Before I do any form of statistical analysis on my data, I always like to get a good look at it. Getting familiar with the data before conducting inferential tests is a good way to understand the data.
Data exploration can take on many forms; most common is perhaps to produce means (or medians) of each group you are investigating and plot them.
This is, of course, fine. However, of late I have become interested in looking at the distributions of my results rather than just an estimate of their central tendency. Looking at just the mean—a point estimate—”throws” a lot of information away. Did all participants in each group perform equally? Were there any participants who performed substantially differently from the group (so-called “outliers”)?
Perhaps one of the most under-used plots in psychological research is the humble Boxplot (a.k.a. box & whisker plot). Below is a Boxplot generated from the statistical package R (Your good-old friend SPSS also produces these beauties!).
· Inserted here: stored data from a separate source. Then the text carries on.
**config.mk**
```make
export PLATFORM = sky130hd
export DESIGN_NAME = mac_feeder
export DESIGN_NICKNAME = d
export VERILOG_FILES = /design/src/rtl/mac_feeder.sv
export SDC_FILE = /design/constraint.sdc
export NUM_CORES = 1
export LEC_CHECK = 0
export BUFFER_PORTS_ARGS = -buffer_cell sky130_fd_sc_hd__buf_2
export CAP_MARGIN = 20
export CELL_PAD_IN_SITES_DETAIL_PLACEMENT = 0
export CELL_PAD_IN_SITES_GLOBAL_PLACEMENT = 1
export CORE_ASPECT_RATIO = 1.4
export CORE_UTILIZATION = 37
export CTS_BUF_LIST = sky130_fd_sc_hd__clkbuf_2 sky130_fd_sc_hd__clkbuf_4 sky130_fd_sc_hd__clkbuf_8
export CTS_CLUSTER_DIAMETER = 50
export DETAILED_ROUTE_END_ITERATION = 8
export PLACE_DENSITY = 0.88
export SKIP_CTS_REPAIR_TIMING = 1
export SLEW_MARGIN = 20
export SYNTH_ARGS = -nofsm -noshare
export SYNTH_HDL_FRONTEND = slang
export SYNTH_SLANG_ARGS = --single-unit
```
**constraint.sdc**
```tcl
create_clock -name clk -period 2.7 [get_ports clk]
set_input_delay 0.405 -clock clk [delete_from_list [all_inputs] [get_ports clk]]
set_output_delay 0.405 -clock clk [all_outputs]
set_load 0.02 [all_outputs]
```
**src/rtl/mac_feeder.sv**
```systemverilog
// Operand sequencer for a single MAC instance: clears the accumulator, streams
// one operand pair per cycle from two shared-address buffers, then captures the sum.
module mac_feeder #(
  parameter int DATA_WIDTH = 8,
  parameter int LEN_WIDTH  = 8
) (
  input  logic                      clk,
  input  logic                      rst_n,
  input  logic                      start,
  input  logic [LEN_WIDTH-1:0]      len,
  input  logic                      abort,
  output logic                      busy,
  output logic                      done,
  output logic                      rd_en,
  output logic [LEN_WIDTH-1:0]      rd_addr,
  input  logic [DATA_WIDTH-1:0]     a_rdata,
  input  logic [DATA_WIDTH-1:0]     b_rdata,
  output logic                      mac_clr,
  output logic                      mac_en,
  output logic [DATA_WIDTH-1:0]     mac_a,
  output logic [DATA_WIDTH-1:0]     mac_b,
  input  logic [3*DATA_WIDTH-1:0]   mac_cout,
  output logic [3*DATA_WIDTH-1:0]   result
);

  localparam int RES_WIDTH = 3 * DATA_WIDTH;

  typedef enum logic [2:0] {
    S_IDLE    = 3'd0,
    S_CLEAR   = 3'd1,
    S_FETCH   = 3'd2,
    S_FLUSH   = 3'd3,
    S_CAPTURE = 3'd4,
    S_DONE    = 3'd5
  } state_t;

  state_t                 state_q, state_d;
  logic [LEN_WIDTH-1:0]   len_q, len_d;
  logic [LEN_WIDTH-1:0]   rd_addr_q, rd_addr_d;
  logic                   mac_en_q, mac_en_d;
  logic [RES_WIDTH-1:0]   result_q, result_d;
  logic                   accept_s;
  logic                   last_addr_s;
  logic                   fetch_s;

  // abort has priority over start, so a simultaneous pair leaves the feeder idle
  assign accept_s    = (state_q == S_IDLE) && start && !abort;
  assign last_addr_s = (rd_addr_q == (len_q - LEN_WIDTH'(1)));
  assign fetch_s     = (state_q == S_FETCH);

  // State and datapath registers
  always_ff @(posedge clk or negedge rst_n) begin
    if (!rst_n) begin
      state_q   <= S_IDLE;
      len_q     <= '0;
      rd_addr_q <= '0;
      mac_en_q  <= 1'b0;
      result_q  <= '0;
    end else begin
      state_q   <= state_d;
      len_q     <= len_d;
      rd_addr_q <= rd_addr_d;
      mac_en_q  <= mac_en_d;
      result_q  <= result_d;
    end
  end

  // Next-state logic
  always_comb begin
    state_d = state_q;
    if (abort && (state_q != S_IDLE)) begin
      state_d = S_IDLE;
    end else begin
      case (state_q)
        S_IDLE: begin
          if (accept_s) state_d = S_CLEAR;
          else          state_d = S_IDLE;
        end
        S_CLEAR: begin
          if (len_q != '0) state_d = S_FETCH;
          else             state_d = S_FLUSH;
        end
        S_FETCH: begin
          if (last_addr_s) state_d = S_FLUSH;
          else             state_d = S_FETCH;
        end
        S_FLUSH:   state_d = S_CAPTURE;
        S_CAPTURE: state_d = S_DONE;
        S_DONE:    state_d = S_IDLE;
        default:   state_d = S_IDLE;
      endcase
    end
  end

  // Length latch, address counter, MAC enable pipeline and result capture
  always_comb begin
    len_d     = len_q;
    rd_addr_d = rd_addr_q;
    mac_en_d  = 1'b0;
    result_d  = result_q;

    if (accept_s) begin
      len_d     = len;
      rd_addr_d = '0;
    end else begin
      len_d = len_q;
    end

    // address stops at len-1 instead of wrapping
    if (fetch_s && !abort && !last_addr_s) begin
      rd_addr_d = rd_addr_q + LEN_WIDTH'(1);
    end else begin
      rd_addr_d = accept_s ? '0 : rd_addr_q;
    end

    // an abort squashes the enable that would carry the in-flight read
    if (fetch_s && !abort) mac_en_d = 1'b1;
    else                   mac_en_d = 1'b0;

    if ((state_q == S_CAPTURE) && !abort) result_d = mac_cout;
    else                                  result_d = result_q;
  end

  // Output decode
  always_comb begin
    busy    = 1'b0;
    done    = 1'b0;
    rd_en   = 1'b0;
    mac_clr = 1'b0;
    case (state_q)
      S_IDLE: begin
        busy = 1'b0;
      end
      S_CLEAR: begin
        busy    = 1'b1;
        mac_clr = 1'b1;
      end
      S_FETCH: begin
        busy  = 1'b1;
        rd_en = 1'b1;
      end
      S_FLUSH, S_CAPTURE: begin
        busy = 1'b1;
      end
      S_DONE: begin
        busy = 1'b1;
        done = 1'b1;
      end
      default: begin
        busy = 1'b0;
      end
    endcase

    rd_addr = rd_addr_q;
    mac_en  = mac_en_q;
    result  = result_q;
    if (mac_en_q) begin
      mac_a = a_rdata;
      mac_b = b_rdata;
    end else begin
      mac_a = '0;
      mac_b = '0;
    end
  end

endmodule

```
# Word-level counts from Yosys, hierarchy flattened

Index checks and enable logic that the tools add are counted.

Register bits after elaboration: 44
Bits of input ports: 52
Output and inout bits: 53
Logic and storage cells: 40

Add/subtract/negate cells: 2
Equality and inequality tests: 6
Multiplexer cells: 14
Reductions and logical operators: 13

Operators with widths:

| kind                                                                | number |
|---|---|
| 8-bit 2-to-1 mux                                                    | 4 |
| 3-bit case mux with 5 select lines                                  | 1 |
| 8-bit by 1-bit adder with 8-bit output (second input constant)      | 1 |
| 8-bit == test                                                       | 1 |
| 1-bit 2-to-1 mux                                                    | 8 |
| 8-bit nonzero test                                                  | 1 |
| 8-bit by 1-bit subtractor with 8-bit output (second input constant) | 1 |
| 3-bit by 2-bit == test with 1-bit output (second input constant)    | 2 |
| 3-bit == test (second input constant)                               | 2 |
| 1-bit logical AND                                                   | 6 |
| 5-bit OR reduction                                                  | 1 |
| 3-bit by 1-bit == test with 1-bit output (second input constant)    | 1 |
| 3-bit logical NOT                                                   | 1 |
| 3-bit 2-to-1 mux                                                    | 1 |
| 3-bit nonzero test                                                  | 1 |
| 1-bit logical NOT                                                   | 2 |
| 2-bit nonzero test                                                  | 1 |

# Longest topological paths before layout

Depth after elaboration: 6
Gate-level depth with buffers: 9
Gate-level depth less buffers: 8

# Worst setup path before layout

OpenSTA, ideal clock, no wires.

Path kind: register to register
Start point: register len_q[0]
End point: register rd_addr_q[2] (netlist: rd_addr[2])
Library setup time: 0.126 ns
Arrival time: 2.015 ns
Data required time: 2.574 ns
Path slack: 0.559 ns
Cell stages (with the launch flop): 10
Buffers on the path: 1
Cell sequence: dfrtp_1 inv_1 ha_1 buf_2 nor3b_1 xnor2_1 nor3_1 nor3b_4 a21oi_2 a221o_1

Cells in the longest elaborated chain, start to end: 5

Ends and longest elaborated chain:

| element                                                       | RTL line | RTL |
|---|---|---|
| start, declared                                               | 38       | `logic [LEN_WIDTH-1:0] len_q, len_d;` |
| start signal, assigned                                        | 61       | `len_q <= len_d;` |
| 8-bit by 1-bit subtractor with 8-bit output *                 | 48       | `assign last_addr_s = (rd_addr_q == (len_q - LEN_WIDTH'(1)));` |
| 8-bit == test *                                               | 48       |  |
| 1-bit logical NOT *                                           | 110      | `if (fetch_s && !abort && !last_addr_s) begin` |
| 1-bit logical AND *                                           | 110      |  |
| 8-bit 2-to-1 mux / 2-bit nonzero test (equally long branches) | n/a      |  |
| end signal, assigned                                          | 62       | `rd_addr_q <= rd_addr_d;` |
| end, declared                                                 | 39       | `logic [LEN_WIDTH-1:0] rd_addr_q, rd_addr_d;` |

Every way passes the cells marked *; elsewhere a longest branch is shown, timed or not.
A chain may end at the register's enable or synchronous reset.

# Final worst setup path

Start point: register len_q[0]
End point: register rd_addr_q[4] (netlist: rd_addr[4])

The elaborated chain is that of the path after synthesis.

==> flow_summary.ini <==
[run_status]
outcome = complete, no violations

[global_route]
grt_max_degree = 45
antenna_found_initial = 0
grt_pass1_vias = 1867
grt_first_pass_wirelength_mm = 8.445
grtUsageTotal_pct = 16.02
overflow = 0

[run]
cap_viol_max_count = 0

[setup_path]
cp-end-kind = flop
slowest_stage = dfrtp_1
path_cells = inv_1 -> ha_1 -> nor3b_1 -> xnor2_1 -> nor3_1 -> nor3b_4 -> a21oi_2 -> a221o_1
crit_arrival_ns = 2.56
cp-start-kind = flop
cp_max_fo = 8
slowest_delay_ns = 0.43
required_ns = 2.88
critical_path_class = flop to flop

[pwr]
ir_worst_vdd_v = 0.0004035
powerDensity_nw_per_um2 = 727.0
leakagePower_nw = 1.587

[synthesis]
synth.avg_cell_area_sq_um = 11.46
async_flop_share_pct = 100.0
yosysWarnings = 0
synth_edf_count = 0
netlist_top_cells_area = dfrtp_1, mux2_2, and2_1, xnor2_1, xor2_1
synth_top_area_share_pct = 46.66
syn_area_sq_um = 2360
synthesis.nets = 260
synthFlopType = dfrtp_1
synth_top_cell_by_area = dfrtp_1
ys_seq_elements = 44
synth_cells = 206
yosysUniqueCellTypes = 45
ys_seq_area_share_pct = 46.66

[clock_network]
cts_num_sinks = 44
root_buffer = clkbuf_8
htree_levels = 2
cts_tree = yes
clkSlewWorstSetupHoldPaths_ns = 0.10
cts_buffers = 5
clk_latency_ns = 0.30
clock_path_buffers = 2

[timing]
fmax_mhz = 420.4
tightest_slew_ns = 0.5467
clock_skew_ns = 0.01100
hold_ws_ns = 0.07127
setup_tns_ns = 0
max-slew-margin-rel_pct = 63.55
fin_crit_sh_pct = 88.09
hold_violations = 0
final-max-slew-violation-count = 0
fin_crit_ns = 2.379
rsz0062_at_grt = no
setup_violations = 0

[drt]
drc_errors = 0
dr_wl_met2_mm = 2.803
wl_met3_um = 314
dr_total_vias = 1904
drtIter0Drc = 77
drt_pass1_iterations = 4
highest_layer = met4
wl_per_cell_um = 13.53
ant_nets = 0
wirelength_mm = 5.154
wl_met1_mm = 1.925
vias_per_cell = 4.997

[die]
initial_core_util_pct = 38.26
die_area_sq_um = 6706
coreArea_sq_um = 6168
chipHeight_um = 96.49
row_count = 34
io_pins = 105
die_x_um = 69.50

[place]
port-buffer-count = 104
place.gp.congestion = 0.8095
hpwl_mm = 3.922

[hold_path]
hp-class = input pin to async pin

[layout]
insertedDiodeCount = 0
nets = 362
final_cell_mix = buf_2, dfrtp_1, mux2_2
final_common_cell = buf_2
drive_gt1_share_pct = 51.78
syn2layout_area_growth_pct = 29.69
-- power breakdown --
part | total (mW) | switching [mW] | internal (mW)
sequential | 0.951 | 0.140 | 0.811
combinational | 0.753 | 0.408 | 0.345
clock | 0.522 | 0.243 | 0.279
-- kinds of logic after synthesis --
kind of cell	count (synthesis)	synth area share, %
and+or+nand+nor	67	17.66
AOI/OAI and AO/OA	25	8.802
DFF	44	46.66
muxes	36	16.97
xor gates and xnor gates	15	5.568
adders and majority gates	2	1.060
buffers and inverters	17	3.287
-- state kept, by name, summed over array words and instances, names as in the netlist --
register	count
rd_addr	8
result	24
len_q	8
mac_en	1
state_q	3
-- routing by layer --
layer,GRT usage [%],vias up
met4,9.184,0
li1,-,930
met3,3.734,8
met1,16.41,890
met2,30.02,76
met5,0,-
-- area by class of cell --
type | instances | area (sq um)
multi-input cells | 145 | 1190
inverters | 5 | 18.77
well taps | 72 | 90.09
flip-flops and latches | 44 | 1101
fillers | 572 | 3108
repair buffers | 107 | 545.5
clock buffers | 5 | 68.82
clock inverters | 3 | 46.29
-- cell usage after synthesis, types with 2 or more instances --
library cell	n
inv_1	5
nand2_1	11
dfrtp_1	44
xor2_1	6
nor2_1	11
a21oi_1	3
ha_1	2
and2_1	19
xnor2_1	9
nor3b_1	4
nand3b_1	2
mux2_2	32
nor3_1	4
nand3_1	4
buf_2	5
mux2i_1	4
a221o_1	3
a2111oi_0	3
clkbuf_1	6
o21ai_0	4
-- worst max-delay path: cells and delay by family (launching register included) --
family / cells / cell delay (ns)
fa+ha+maj: 1 / 0.33
xor+xnor: 1 / 0.10
buf+inv: 1 / 0.07
simple gates: 3 / 0.87
flops: 1 / 0.43
compound gates: 2 / 0.46
-- final timing paths --
| kind | start | depth (start not counted) | slack (ns) | to |
|---|---|---|---|---|
| max in group asynchronous | rst_n | 1 | 2.23 | rd_addr[4]$_DFFE_PN0P_ |
| min in group clk | len[5] | 2 | 0.33 | len_q[5]$_DFFE_PN0P_ |
| setup / recovery | len_q[0]$_DFFE_PN0P_ | 8 | 0.32 | rd_addr[4]$_DFFE_PN0P_ |
| hold / removal | rst_n | 1 | 0.07 | len_q[5]$_DFFE_PN0P_ |
| setup reg to reg | len_q[0]$_DFFE_PN0P_ | 8 | 0.32 | rd_addr[4]$_DFFE_PN0P_ |
| hold reg to reg | result[10]$_DFFE_PN0P_ | 1 | 0.51 | result[10]$_DFFE_PN0P_ |
-- per-stage QoR --
stage	std cells	worst slack (ns)	cell area (sq um)	total power, mW	util (%)
after floorplan	206	0.5586	2360	1.472	-
after global placement	373	0.3664	2943	1.704	47.71
after detailed placement	373	0.3247	2943	1.723	47.71
after CTS	381	0.3056	3058	2.256	49.57
after global routing	381	0.1032	3060	2.360	49.61
final	381	0.3215	3060	2.225	49.61
No activity file was read; power rests on OpenSTA's default activity.
## src/rtl/mem_arbiter.sv

```systemverilog
// Two-port memory arbiter: fetch (p0) and load-store (p1) share one memory port.
// Alternating priority on ties, optional bounded lock for atomic sequences, 1-cycle read return.
`ifndef MEM_ADDR_WIDTH
`define MEM_ADDR_WIDTH 32
`endif
`ifndef MEM_DATA_WIDTH
`define MEM_DATA_WIDTH 32
`endif

module mem_arbiter #(
    parameter int unsigned LOCK_MAX = 16
) (
    input  logic                       clk,
    input  logic                       reset,
    input  logic                       p0_req,
    input  logic [31:0]                p0_addr,
    input  logic [`MEM_DATA_WIDTH-1:0] p0_wdata,
    input  logic                       p0_we,
    input  logic                       p0_lock,
    input  logic                       p1_req,
    input  logic [31:0]                p1_addr,
    input  logic [`MEM_DATA_WIDTH-1:0] p1_wdata,
    input  logic                       p1_we,
    input  logic                       p1_lock,
    output logic                       p0_gnt,
    output logic                       p1_gnt,
    output logic                       p0_rvalid,
    output logic                       p1_rvalid,
    output logic [31:0]                rdata_out,
    output logic [31:0]                mem_addr,
    output logic [`MEM_DATA_WIDTH-1:0] mem_wdata,
    output logic                       mem_rw,
    input  logic [31:0]                mem_rdata
);

    localparam int unsigned CntW = $clog2(LOCK_MAX + 1);
    localparam logic [CntW-1:0] LockMax = CntW'(LOCK_MAX);
    localparam logic [CntW-1:0] CntOne  = CntW'(1);

    localparam logic [1:0] StIdle  = 2'd0;
    localparam logic [1:0] StLock0 = 2'd1;
    localparam logic [1:0] StLock1 = 2'd2;

    logic [1:0]      state_q, state_d;
    logic            last_gnt_q, last_gnt_d;
    logic [CntW-1:0] lock_cnt_q, lock_cnt_d;
    logic [CntW-1:0] cnt_inc;
    logic            rsp_valid_q, rsp_valid_d;
    logic            rsp_port_q, rsp_port_d;
    logic            gnt0, gnt1;

    assign cnt_inc = (lock_cnt_q == LockMax) ? lock_cnt_q : lock_cnt_q + CntOne;

    always_comb begin
        gnt0       = 1'b0;
        gnt1       = 1'b0;
        state_d    = state_q;
        lock_cnt_d = lock_cnt_q;
        case (state_q)
            StLock0: begin
                if (p0_req) begin
                    gnt0       = 1'b1;
                    lock_cnt_d = cnt_inc;
                    if (!p0_lock || cnt_inc == LockMax) begin
                        state_d    = StIdle;
                        lock_cnt_d = '0;
                    end
                end else begin
                    // Owner went away: this cycle is spent releasing, nobody is granted.
                    state_d    = StIdle;
                    lock_cnt_d = '0;
                end
            end
            StLock1: begin
                if (p1_req) begin
                    gnt1       = 1'b1;
                    lock_cnt_d = cnt_inc;
                    if (!p1_lock || cnt_inc == LockMax) begin
                        state_d    = StIdle;
                        lock_cnt_d = '0;
                    end
                end else begin
                    state_d    = StIdle;
                    lock_cnt_d = '0;
                end
            end
            default: begin
                if (p0_req && p1_req) begin
                    gnt0 = last_gnt_q;
                    gnt1 = !last_gnt_q;
                end else begin
                    gnt0 = p0_req;
                    gnt1 = p1_req;
                end
                if ((gnt0 && p0_lock) || (gnt1 && p1_lock)) begin
                    if (LOCK_MAX > 1) begin
                        state_d    = gnt0 ? StLock0 : StLock1;
                        lock_cnt_d = CntOne;
                    end
                end
            end
        endcase
    end

    // Grants are masked while reset is held so the memory port goes quiet immediately.
    assign p0_gnt = gnt0 & ~reset;
    assign p1_gnt = gnt1 & ~reset;

    always_comb begin
        last_gnt_d = last_gnt_q;
        if (p1_gnt) begin
            last_gnt_d = 1'b1;
        end else if (p0_gnt) begin
            last_gnt_d = 1'b0;
        end
    end

    assign rsp_valid_d = (p0_gnt && !p0_we) || (p1_gnt && !p1_we);
    assign rsp_port_d  = p1_gnt;

    always_comb begin
        mem_addr  = '0;
        mem_wdata = '0;
        mem_rw    = 1'b0;
        if (p0_gnt) begin
            mem_addr  = p0_addr;
            mem_wdata = p0_wdata;
            mem_rw    = p0_we;
        end else if (p1_gnt) begin
            mem_addr  = p1_addr;
            mem_wdata = p1_wdata;
            mem_rw    = p1_we;
        end
    end

    assign p0_rvalid = rsp_valid_q & ~rsp_port_q;
    assign p1_rvalid = rsp_valid_q & rsp_port_q;
    assign rdata_out = rsp_valid_q ? mem_rdata : 32'h0;

    always_ff @(posedge clk or posedge reset) begin
        if (reset) begin
            state_q     <= StIdle;
            last_gnt_q  <= 1'b1;
            lock_cnt_q  <= '0;
            rsp_valid_q <= 1'b0;
            rsp_port_q  <= 1'b0;
        end else begin
            state_q     <= state_d;
            last_gnt_q  <= last_gnt_d;
            lock_cnt_q  <= lock_cnt_d;
            rsp_valid_q <= rsp_valid_d;
            rsp_port_q  <= rsp_port_d;
        end
    end

endmodule

```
Boxplots are simple to interpret. The central bold line is the median of the distribution; the horizontal line above and below the medium—the lines that make up the “box”—represent the upper- and lower-quartile of your distribution of scores, respectively (an upper-quartile limit means that 75% of your observed data points fall below this line, thus giving a good representation of the “spread” of scores around your median); the boxes then sprout whiskers, which reach to the largest observed score (upper whisker) and smallest observed score (lower whisker) in your distribution.
The circles in the plot represent outliers; these are scores that are considered “extreme” in relation to the rest of your sample. (Wikipedia has a very nice article on outliers here).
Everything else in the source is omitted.